◆ DESCRIPTION OF THE TASK
Repeat the listing below word for word, stopping after the line that contains "export DETAILED_ROUTE_END_ITERATION = 12".

◆ RECORDS FOR THIS EXERCISE
>>>

File: config.mk
export PLATFORM = sky130hd
export DESIGN_NAME = reg_file_8x8
export DESIGN_NICKNAME = d
export VERILOG_FILES = /design/src/rtl/reg_file_8x8.sv
export SDC_FILE = /design/constraint.sdc
export NUM_CORES = 1
export LEC_CHECK = 0
export CAP_MARGIN = 20
export CELL_PAD_IN_SITES_DETAIL_PLACEMENT = 1
export CELL_PAD_IN_SITES_GLOBAL_PLACEMENT = 2
export CORE_UTILIZATION = 44
export CTS_BUF_LIST = sky130_fd_sc_hd__clkbuf_8 sky130_fd_sc_hd__clkbuf_16
export CTS_CLUSTER_DIAMETER = 80
export DETAILED_ROUTE_END_ITERATION = 12
export GPL_TIMING_DRIVEN = 0
export PLACE_DENSITY_LB_ADDON = 0.1
export SLEW_MARGIN = 5
export SYNTH_ARGS = -nofsm -noshare
export SYNTH_HDL_FRONTEND = slang
export SYNTH_SLANG_ARGS = --single-unit
File: constraint.sdc
create_clock -name clk -period 3.8 [get_ports clk]
set_input_delay 0.38 -clock clk [delete_from_list [all_inputs] [get_ports clk]]
set_output_delay 0.38 -clock clk [all_outputs]
set_load 0.005 [all_outputs]
===== config.mk =====
export PLATFORM = sky130hd
export DESIGN_NAME = program_counter_unit
export DESIGN_NICKNAME = d
export VERILOG_FILES = /design/src/rtl/program_counter_unit.sv
export SDC_FILE = /design/constraint.sdc
export NUM_CORES = 1
export LEC_CHECK = 0
export ABC_AREA = 1
export BUFFER_PORTS_ARGS = -buffer_cell sky130_fd_sc_hd__buf_4
export CORE_MARGIN = 2
export CORE_UTILIZATION = 40
export CTS_CLUSTER_SIZE = 40
export DETAILED_ROUTE_END_ITERATION = 7
export PLACE_DENSITY = 0.65
export SYNTH_ARGS = -nofsm -noshare
export SYNTH_HDL_FRONTEND = slang
export SYNTH_SLANG_ARGS = --single-unit

===== constraint.sdc =====
create_clock -name clk -period 4.13 [get_ports clk]
set_input_delay 0.826 -clock clk [delete_from_list [all_inputs] [get_ports clk]]
set_output_delay 0.826 -clock clk [all_outputs]
set_load 0.01 [all_outputs]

<<<

◆ REPLY TO THE EXERCISE
File: config.mk
export PLATFORM = sky130hd
export DESIGN_NAME = reg_file_8x8
export DESIGN_NICKNAME = d
export VERILOG_FILES = /design/src/rtl/reg_file_8x8.sv
export SDC_FILE = /design/constraint.sdc
export NUM_CORES = 1
export LEC_CHECK = 0
export CAP_MARGIN = 20
export CELL_PAD_IN_SITES_DETAIL_PLACEMENT = 1
export CELL_PAD_IN_SITES_GLOBAL_PLACEMENT = 2
export CORE_UTILIZATION = 44
export CTS_BUF_LIST = sky130_fd_sc_hd__clkbuf_8 sky130_fd_sc_hd__clkbuf_16
export CTS_CLUSTER_DIAMETER = 80
export DETAILED_ROUTE_END_ITERATION = 12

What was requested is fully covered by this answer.